Fostering Connections to Success and Increasing Adoptions Act: Paving the Way for Financing Reform
Jul 17, 2009
The Fostering Connections to Success and Increasing Adoptions Act of 2008 represents significant progress on behalf of children and families involved with the child welfare system. Importantly, a number of the provisions addressed challenges associated with child welfare financing - challenges that pose barriers to providing vulnerable children and youth with the services and supports that are so often needed when a child must be removed from home. Many of these provisions are consistent with recommendations put forth by the Partnership to Protect Children and Strengthen Families, of which CLASP is an original partner; the new law:
- Increases the number of children with special needs who can be adopted from foster care with federal support by "de-linking" a child's eligibility for federal adoption assistance payments from outdated AFDC income requirements.

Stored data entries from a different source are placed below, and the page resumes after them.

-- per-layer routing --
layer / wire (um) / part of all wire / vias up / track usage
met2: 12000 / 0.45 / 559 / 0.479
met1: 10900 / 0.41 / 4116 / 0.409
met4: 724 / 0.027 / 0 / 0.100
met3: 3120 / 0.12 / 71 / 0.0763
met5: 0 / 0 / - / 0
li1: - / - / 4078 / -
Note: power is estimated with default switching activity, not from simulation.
<file path="src/rtl/ex_result_buffer.sv">
// Execute-stage result buffer: W-op sign extension, two-entry skid buffer with
// registered in_ready, and a forwarding tap from the head entry.
module ex_result_buffer #(
  parameter int unsigned XLEN = 64,
  parameter int unsigned RA_W = 5
) (
  input  logic            clk,
  input  logic            rst,
  input  logic            flush,
  input  logic            in_valid,
  output logic            in_ready,
  input  logic [XLEN-1:0] in_result,
  input  logic            in_word,
  input  logic [RA_W-1:0] in_rd,
  input  logic            in_reg_write,
  input  logic            in_mem_read,
  input  logic            in_mem_write,
  input  logic [XLEN-1:0] in_store_data,
  input  logic [2:0]      in_funct3,
  output logic            out_valid,
  input  logic            out_ready,
  output logic [XLEN-1:0] out_result,
  output logic [RA_W-1:0] out_rd,
  output logic            out_reg_write,
  output logic            out_mem_read,
  output logic            out_mem_write,
  output logic [XLEN-1:0] out_store_data,
  output logic [2:0]      out_funct3,
  output logic            fwd_valid,
  output logic [RA_W-1:0] fwd_rd,
  output logic [XLEN-1:0] fwd_data
);

  typedef enum logic [1:0] {StEmpty, StOne, StFull} state_e;

  typedef struct packed {
    logic [XLEN-1:0] result;
    logic [RA_W-1:0] rd;
    logic            reg_write;
    logic            mem_read;
    logic            mem_write;
    logic [XLEN-1:0] store_data;
    logic [2:0]      funct3;
  } entry_t;

  state_e state_q, state_d;
  entry_t head_q, skid_q, cap;
  logic   out_valid_q, in_ready_q, in_ready_d;
  logic   accept, pop;
  logic   load_head, load_skid, skid_to_head;

  assign accept = in_valid & in_ready_q;
  assign pop    = out_valid_q & out_ready;

  always_comb begin
    cap.result     = in_word ? {{(XLEN-32){in_result[31]}}, in_result[31:0]} : in_result;
    cap.rd         = in_rd;
    cap.reg_write  = in_reg_write & (in_rd != '0);
    cap.mem_read   = in_mem_read;
    cap.mem_write  = in_mem_write;
    cap.store_data = in_store_data;
    cap.funct3     = in_funct3;
  end

  always_comb begin
    state_d      = state_q;
    load_head    = 1'b0;
    load_skid    = 1'b0;
    skid_to_head = 1'b0;
    if (flush) begin
      // Flush beats both a same-cycle accept and pop.
      state_d = StEmpty;
    end else begin
      unique case (state_q)
        StEmpty: begin
          if (accept) begin
            state_d   = StOne;
            load_head = 1'b1;
          end
        end
        StOne: begin
          if (accept && pop) begin
            load_head = 1'b1;
          end else if (accept) begin
            state_d   = StFull;
            load_skid = 1'b1;
          end else if (pop) begin
            state_d = StEmpty;
          end
        end
        StFull: begin
          if (pop) begin
            state_d      = StOne;
            skid_to_head = 1'b1;
          end
        end
        default: state_d = StEmpty;
      endcase
    end
    in_ready_d = ~flush & (state_d != StFull);
  end

  always_ff @(posedge clk) begin
    if (rst) begin
      state_q     <= StEmpty;
      out_valid_q <= 1'b0;
      in_ready_q  <= 1'b1;
      head_q      <= '0;
      skid_q      <= '0;
    end else begin
      state_q     <= state_d;
      out_valid_q <= (state_d != StEmpty);
      in_ready_q  <= in_ready_d;
      if (load_head) begin
        head_q <= cap;
      end else if (skid_to_head) begin
        head_q <= skid_q;
      end
      if (load_skid) begin
        skid_q <= cap;
      end
    end
  end

  assign in_ready       = in_ready_q;
  assign out_valid      = out_valid_q;
  assign out_result     = head_q.result;
  assign out_rd         = head_q.rd;
  assign out_reg_write  = head_q.reg_write;
  assign out_mem_read   = head_q.mem_read;
  assign out_mem_write  = head_q.mem_write;
  assign out_store_data = head_q.store_data;
  assign out_funct3     = head_q.funct3;

  // Loads are resolved in MEM, so their address must not be forwarded.
  assign fwd_valid = out_valid_q & head_q.reg_write & ~head_q.mem_read;
  assign fwd_rd    = head_q.rd;
  assign fwd_data  = head_q.result;

endmodule

</file>
<file path="config.mk">
export PLATFORM = sky130hd
export DESIGN_NAME = ex_result_buffer
export DESIGN_NICKNAME = d
export VERILOG_FILES = /design/src/rtl/ex_result_buffer.sv
export SDC_FILE = /design/constraint.sdc
export NUM_CORES = 1
export LEC_CHECK = 0
export CAP_MARGIN = 20
export CELL_PAD_IN_SITES_DETAIL_PLACEMENT = 1
export CELL_PAD_IN_SITES_GLOBAL_PLACEMENT = 2
export CORE_MARGIN = 2
export CORE_UTILIZATION = 27
export DETAILED_ROUTE_END_ITERATION = 10
export PLACE_DENSITY_LB_ADDON = 0.1
export SLEW_MARGIN = 20
export SYNTH_ARGS = -nofsm -noshare
export SYNTH_HDL_FRONTEND = slang
export SYNTH_SLANG_ARGS = --single-unit
export TNS_END_PERCENT = 10
</file>
<file path="constraint.sdc">
create_clock -name clk -period 2.12 [get_ports clk]
set_input_delay 0.318 -clock clk [delete_from_list [all_inputs] [get_ports clk]]
set_output_delay 0.318 -clock clk [all_outputs]
set_load 0.005 [all_outputs]
</file>
# == Word-level counts from Yosys, hierarchy flattened ==
# Cells that the tools add are included.
# totals
register_bits,282
elab_cells,53
out_inout_bits,211
in_bits,145
# op_classes
muxes,20
bitwise,8
reduce_logical,5
eq_ne,3
# op_table
cell,count
139-bit 2-to-1 mux,2
64-bit 2-to-1 mux,1
2-bit 2-to-1 mux,6
1-bit 2-to-1 mux,9
1-bit bitwise AND,6
2-bit case mux with 3 select lines,1
5-bit nonzero test,1
2-bit nonzero test,2
2-bit by 1-bit equality test with 1-bit output (second input constant),1
2-bit equality test (second input constant),1
2-bit logical NOT,1
2-bit != test (second input constant),1
1-bit NOT,2
1-bit case mux with 2 select lines,1
1-bit logical AND,1

# == Logic depth before layout (Yosys ltp) ==
# Gate-level depths: netlist (run 1).
# logic_depth
ltp_word,8
ltp_mapped,8

# == Least setup slack after synthesis (run 1) ==
# OpenSTA, ideal clock, no wires.
# synth_path
path_type,reg2reg
from,register out_valid_q (netlist: out_valid)
to,register head_q (netlist bit fwd_rd[0])
n_path_buf,3
t_arrival_ns,1.548
setup_slack_ns,0.428
required_time_ns,1.976
setup_ns,0.144
path_stages_with_launch,8
cell_sequence,dfxtp_1 -> a21boi_4 -> or4_1 -> buf_2 -> buf_6 -> buf_2 -> nor2_1 -> a311oi_2
# synth_via
elab_chain_cells,6
elab_cells_between_ends,10
classes_between,7 x mux; 1 x bitwise; 2 x reduce/logical
# synth_lines
element,line,text
from (decl),48,"logic out_valid_q, in_ready_q, in_ready_d;"
from (signal assigned),112,out_valid_q <= (state_d != StEmpty);
1-bit bitwise AND *,53,assign pop = out_valid_q & out_ready;
1-bit logical AND,82,if (accept && pop) begin
1-bit 2-to-1 mux,82,
1-bit case mux with 2 select lines,74,unique case (state_q)
1-bit 2-to-1 mux,70,if (flush) begin
139-bit 2-to-1 mux or 2-bit nonzero test (tied branches),-,
to (signal assigned),115,head_q <= cap;
to (signal assigned),117,head_q <= skid_q;
to (decl),47,"entry_t head_q, skid_q, cap;"
# Every way passes the cells marked *; elsewhere a longest branch is shown, timed or not.
# A chain may end at the register's enable or synchronous reset.

# == Worst setup path after layout (run 1) ==
# layout_path
from,register head_q (netlist bit out_reg_write)
to,output port fwd_valid
# layout_via
elab_chain_cells,2
# layout_lines
element,line,text
1-bit bitwise AND (2 in series),136,assign fwd_valid = out_valid_q & head_q.reg_write & ~head_q.mem_read;
to (decl),29,"output logic fwd_valid,"
# Every way passes these cells.

==> key figures, run 1 <==
Setup path
  • Crit path launch type: flip-flop
  • Worst path top cell family by delay: buffers and inverters
  • Buf/Inv on CP: 1
  • Setup crit end kind: primary output
  • Worst-path cell chain: nand2_1 > nor2_1 > clkdlybuf4s50_1
  • R2R setup slack: 0.23 ns
  • Setup CP Type: flip-flop to primary output
  • Slowest CP cell: clkdlybuf4s50_1
  • Delay of the slowest critical-path stage: 0.50 ns
  • Required time of the critical path: 1.80 ns
  • Critical Path AT: 1.64 ns
  • Worst Path Max Fanout: 3

Pwr
  • PwrDens: 761.0 nW/um^2
  • Max rail drop VDD: 0.4512 mV
  • P_leak: 0.005740 uW

Cells and area
  • Post-layout util: 39.20%
  • Area growth syn-to-layout: 43.20%
  • Share of post-route cells with drive strength above 1: 9.559%
  • Post-layout nets: 1895
  • Filler cells: 5125
  • Cell area after layout: 17330 sq um

Global routing
  • Most used routing layer: met2
  • First-pass GRT wire length: 68690 um
  • Met3 Use GR: 3.876%
  • Largest net degree at the start of global routing: 68
  • Total congestion overflow: 0
  • Met1 GRT Util: 24.34%
  • Total track usage: 18.61%
  • Grt met2 use: 30.95%
  • Initial antenna violation count: 7
  • Number of global-route vias before repair: 11865

Timing
  • Total negative slack: 0 ns
  • Tightest Pin Transition: 0.5867 ns
  • RSZ-0062 raised after global routing: false
  • Max Transition Viols Final: 0
  • Achievable frequency: 0.5118 GHz
  • Slew margin rel.: 60.89%
  • Final setup violation count: 0
  • Skew final: 0.01701 ns
  • Post-route minimum period: 1.954 ns
  • Final hold violations: 0
  • Final period util: 92.16%

Yosys
  • Post-synth EDFFs: 0
  • Synthesis-stage register bit count: 282
  • Seq/Total Area, Yosys: 46.64%
  • Async SR Flop Fraction: 0%
  • Distinct cell type count after synthesis: 29
  • Synthesized net count: 1630
  • Post-synthesis average cell area: 8.151 sq um
  • Yosys warnings: 0
  • Synth Instances: 1485
  • Dominant synthesized flop cell: dfxtp_1
  • Post-synthesis cell area: 12100 sq um

Route
  • DR DRC count: 0
  • Post-DRT Antenna Nets: 0
  • Drt first pass iters: 5
  • Drt first-iter violations: 508
  • Routed WL: 43920 um
  • Vias: 11414
  • Routed vias/inst: 4.828
  • Routed length per instance: 18.58 um

Flow run
  • Max-Cap Viols: 0

Floorplanning
  • I/O pin count: 356
  • Die Y: 215.7 um
  • Die X: 215.7 um
  • Die area: 46540 sq um
  • Initial Utilization: 27.37%
  • Row cnt: 77
  • Total core area: 44220 sq um

CTS
  • CTS tree: done
  • H-tree depth: 2
  • Cts hold-fix bufs: 0
  • CTS clock-pin slew for the worst setup and hold paths: 0.05 ns
  • Clock sink count: 282
  • Clk buf depth: 3
  • Worst-skew pair later-pin latency: 0.53 ns
  • Setup Buffers After CTS: 0
  • CTS buffer count: 36
  • Post-CTS sizing: 0
  • Clk root buf: clkbuf_16

Placement
  • Port buffer count: 355
  • Final RePlAce weighted congestion: 0.7621
  • Placed cell area: 16230 sq um
  • Detailed Place HPWL: 29310 um

Status
  • Status: complete, no violations

Min path
  • Hold Path Class: input pin to flip-flop
-- sequential cells by signal, indices dropped and copies added (netlist names) --
register / flops
out_mem_write: 1
in_ready: 1
fwd_data: 64
fwd_rd: 5
state_q: 2
out_funct3: 3
out_store_data: 64
out_mem_read: 1
out_valid: 1
out_reg_write: 1
skid_q: 139
-- path summary, 6_finish.rpt --
kind                      start                  to  cells past startpoint
hold reg to reg      skid_q[95]          skid_q[95]                      2
setup / recovery  out_reg_write           fwd_valid                      3
hold / removal              rst         skid_q[102]                      2
setup reg to reg     state_q[0]  out_store_data[32]                      5
-- cells by family after synthesis --
group | after synthesis | share of synthesized area (%)
compound gates | 285 | 19.18
buf+inv | 205 | 10.01
flops | 282 | 46.64
mux | 2 | 0.1654
simple gates | 711 | 24.01
-- report_power, final --
part	total [uW]	internal [uW]	switching [uW]
Sequential	5690	5520	174
Clock	5830	3490	2340
Combinational	1670	985	682
-- final cells by class --
type / instances / area, sq um / share of cell area, %
Antenna cell: 4 / 10.01 / 0.05775
Clock buffer: 49 / 1031 / 5.948
Clock inverter: 7 / 62.56 / 0.3609
Inverter: 1 / 3.754 / 0.02166
Multi-Input combinational cell: 998 / 5273 / 30.42
Sequential cell: 282 / 5645 / 32.57
Tap cell: 592 / 740.7 / 4.273
Timing Repair Buffer: 431 / 4567 / 26.35
-- stage by stage --
step                worst slack, ns  hold slack (ns)  power [uW]  std cells
global placement            -0.1002           0.4420        7474       2304
finish                       0.1663           0.2596       13190       2364
floorplan                    0.4285           0.3949        6462       1485
detailed placement          -0.1577           0.4479        7492       2304
CTS                          0.1517           0.2403       13450       2360
global route                0.08435           0.2845       13780       2361
-- metal layers --
| metal | share of wire [%] | vias to the layer above | routed length [um] |
|---|---|---|---|
| met4 | 1.9 | 8 | 838 |
| met5 | 0.13 | - | 57 |
| met3 | 5.1 | 56 | 2242 |
| li1 | - | 5532 | - |
| met2 | 46 | 261 | 20400 |
| met1 | 46 | 5557 | 20380 |
-- synthesized netlist by cell type, drive strengths merged (2+ instances only) --
cell    number  area share (%)
nand2      495              15
dfxtp      282              47
a311oi     170              14
nor2       140             4.3
buf        127             7.6
a21oi      109             4.5
clkbuf      77             2.4
nor3b       33             2.0
nand2b      32             1.7
and2         2            0.10
and3b        2            0.14
mux2i        2            0.17
or4          2            0.12
-- cell usage in the layout (no fill, tap or decap), types with 4 or more instances in the layout --
cell type | netlist | routed
a21oi_1 | 109 | 109
a311oi_1 | 133 | 133
a311oi_2 | 37 | 37
buf_12 | 0 | 35
buf_4 | 70 | 41
clkbuf_1 | 76 | 6
clkbuf_16 | 0 | 37
clkbuf_8 | 0 | 6
clkdlybuf4s50_1 | 0 | 354
clkinv_2 | 0 | 5
dfxtp_1 | 282 | 282
diode_2 | 0 | 4
nand2_1 | 495 | 495
nand2b_1 | 32 | 32
nor2_1 | 140 | 140
nor3b_1 | 33 | 33
Power figures use the tool's default switching activity.
==> run 2, diff against run 1 <==
CORE_MARGIN = 1   (was 2)
==> run 2 against run 1 <==
Compared with the run above:
- clock-buffer cell count is 4 higher
- total power increased by 2.9%
- sequential share of layout area decreased by 0.41 points
- combinational power barely moved
- clock power rose by 6.9%
- fmax rose by 1.1%
- worst setup slack improved by 0.020 ns
- via count shrank 0.39%
- critical path depth did not move
- worst hold slack improved by 0.052 ns
- largest cell class unchanged
==> key figures, run 2 (synthesis results as in run 1) <==
Setup path
  • Setup crit end kind: primary output
  • Worst Path Max Fanout: 4
  • Required time of the critical path: 1.80 ns
  • R2R setup slack: 0.29 ns
  • Critical Path AT: 1.62 ns
  • FF-to-FF Start: state_q[0]
  • R2R depth: 5
  • RR Endpoint: out_store_data[30]
  • Setup CP Type: flip-flop to primary output
  • Crit path launch type: flip-flop

Floorplanning
  • Initial Utilization: 27.37%
  • I/O pin count: 356
  • Row cnt: 77
  • Total core area: 44220 sq um
  • Die Y: 213.7 um
  • Die area: 45680 sq um
  • Die X: 213.7 um

Cells and area
  • Share of post-route cells with drive strength above 1: 9.763%
  • Area growth syn-to-layout: 45.02%
  • Post-Layout Cell Count: 2365
  • Post-layout nets: 1891
  • Commonest non-fill, non-tap cell in the layout: nand2_1
  • Commonest non-fill, non-tap cells in the layout: nand2_1, clkdlybuf4s50_1, dfxtp_1, nor2_1, a311oi_1
  • Max reg flops: 139
  • Cell area after layout: 17550 sq um
  • Reg with most FFs: skid_q

Timing
  • Slew margin rel.: 53.34%
  • Final hold violations: 0
  • Tightest Pin Transition: 0.6999 ns
  • Setup WS post-layout: 0.1867 ns
  • Max Transition Viols Final: 0
  • Final setup violation count: 0
  • Skew final: 0.01535 ns
  • Worst hold margin: 0.3114 ns
  • RSZ-0062 raised after global routing: false
  • Post-route minimum period: 1.933 ns
  • Achievable frequency: 0.5172 GHz
  • Final period util: 91.20%

Global routing
  • Total congestion overflow: 0
  • First-pass GRT wire length: 66510 um
  • Initial antenna violation count: 5
  • Total track usage: 18.67%
  • Met1 GRT Util: 25.08%
  • Met3 Use GR: 4.950%
  • Most used routing layer: met2
  • Grt met2 use: 29.64%
  • Largest net degree at the start of global routing: 91
  • Number of global-route vias before repair: 11643

Min path
  • Worst Hold Endpoint: skid_q[98]
  • Hold Path Class: input pin to flip-flop
  • Min-delay src: rst
  • Hold depth: 2

Placement
  • Final RePlAce weighted congestion: 0.7394
  • Port buffer count: 355
  • Placed cell count: 2300
  • Detailed Place HPWL: 29190 um
  • Placed cell area: 16350 sq um
  • Pre-CTS setup slack: -0.1177 ns

Flow run
  • Max-Cap Viols: 0

CTS
  • CTS buffer count: 36
  • CTS clock-pin slew for the worst setup and hold paths: 0.06 ns
  • Setup Buffers After CTS: 0
  • Clock sink count: 282
  • H-tree depth: 2
  • Clk root buf: clkbuf_16
  • Worst-skew pair later-pin latency: 0.55 ns
  • Clk buf depth: 3
  • Cts hold-fix bufs: 0
  • CTS tree: done
  • Post-CTS sizing: 0

Pwr
  • Max rail drop VDD: 0.4246 mV
  • PwrDens: 773.1 nW/um^2
  • P_leak: 0.005830 uW
  • Design Power: 13570 uW

Route
  • Routed WL: 43170 um
  • Routed length per instance: 18.26 um
  • Routed vias/inst: 4.808
  • Drt first pass iters: 5
  • Post-DRT Antenna Nets: 0
  • DR DRC count: 0
  • Drt first-iter violations: 441
  • Vias: 11370

Status
  • Status: complete, no violations
==> run 2: cell count changes in the layout (fill, tap and decap cells not counted), moves of 2 or more <==
| cell | before | now |
|---|---|---|
| diode_2 | 4 | 1 |
| buf_12 | 35 | 47 |
| clkbuf_8 | 6 | 10 |
| buf_4 | 41 | 25 |
| inv_6 | 0 | 2 |
==> run 2: cell type report <==
| class | instances | area, sq um |
|---|---|---|
| diodes | 1 | 2.502 |
| clock buffers | 53 | 1086 |
| clock inverters | 11 | 115.1 |
| fillers | 5073 | 26670 |
| inverters | 1 | 3.754 |
| multi-input cells | 998 | 5273 |
| flip-flops and latches | 282 | 5645 |
| well taps | 592 | 740.7 |
| repair buffers | 427 | 4687 |
==> run 2: worst max path at each step <==
stage / from / endpoint / slack, ns / depth (start not counted)
2_1_floorplan: out_valid / fwd_rd[0] / 0.43 / 7
3_3_place_gp: out_ready / out_store_data[63] / -0.09 / 7
3_5_place_dp: out_ready / fwd_data[3] / -0.12 / 6
4_1_cts: out_valid / fwd_valid / 0.14 / 3
5_1_grt: out_valid / fwd_valid / 0.06 / 3
6_report: out_valid / fwd_valid / 0.19 / 3
==> run 2: worst max-delay path, cell delays in order (launching register included) <==
cell and delay, ns:
dfxtp_1 0.41, nand2_1 0.07, nor2_1 0.09, clkdlybuf4s50_1 0.50
==> run 2: per-layer routing <==
metal	up-vias	part of all wire [%]	wire, um
met3	64	6.1	2614
li1	5528	-	-
met5	-	0.12	51
met1	5507	46	19970
met2	263	46	19770
met4	8	1.8	767
==> run 2: stage by stage <==
step | TNS, ns | util, %
6_report | 0 | 39.69
5_1_grt | 0 | 39.69
3_5_place_dp | -7.517 | 36.97
4_1_cts | 0 | 39.69
2_1_floorplan | 0 | -
3_3_place_gp | -5.484 | 36.97
==> run 2: report_power, final <==
part,internal (uW),switching [uW],total (uW)
registers,5520,172,5690
logic,985,671,1660
clock network,3790,2430,6230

Any resulting savings must be invested in child welfare services.
- Gives states the option to use federal child welfare funds for kinship guardianship payments for children who leave foster care to live with relative guardians when return home and adoption are not appropriate options.
- Allows states, at their option, to use federal child welfare funds to extend foster care payments for older youth in care (and, in certain cases, guardianship or adoption assistance payments) up to age 21 when those youth are engaged in work, school, or a program designed to eliminate barriers to or promote employment or cannot engage in these activities due to a documented medical condition.
- Offers, for the first time, many American Indian and Alaska Native children federal assistance and protections through the federal foster care and adoption assistance programs that hundreds of thousands of other children are eligible for already.
- Extends federal training to reach more of those caring for and working with children in the child welfare system.
While these changes and the others in the new law are significant and will help improve the lives of children - these provisions will largely impact only children and youth who have been placed in foster care. It is vitally important to help these children and youth return home safely or move into alternative permanent, supportive families as quickly as possible. But we must do more to prevent them from entering foster care in the first place. Unfortunately, much of the financing for child welfare services is available only after harm has occurred and a child has been removed from his or her home.
The Fostering Connections to Success and Increasing Adoptions Act makes important steps toward a financing structure that is in line with the goals of achieving safety, permanency and well-being for children but there is more work to be done. It is hoped that successful implementation of the new law will help maintain momentum for additional needed changes.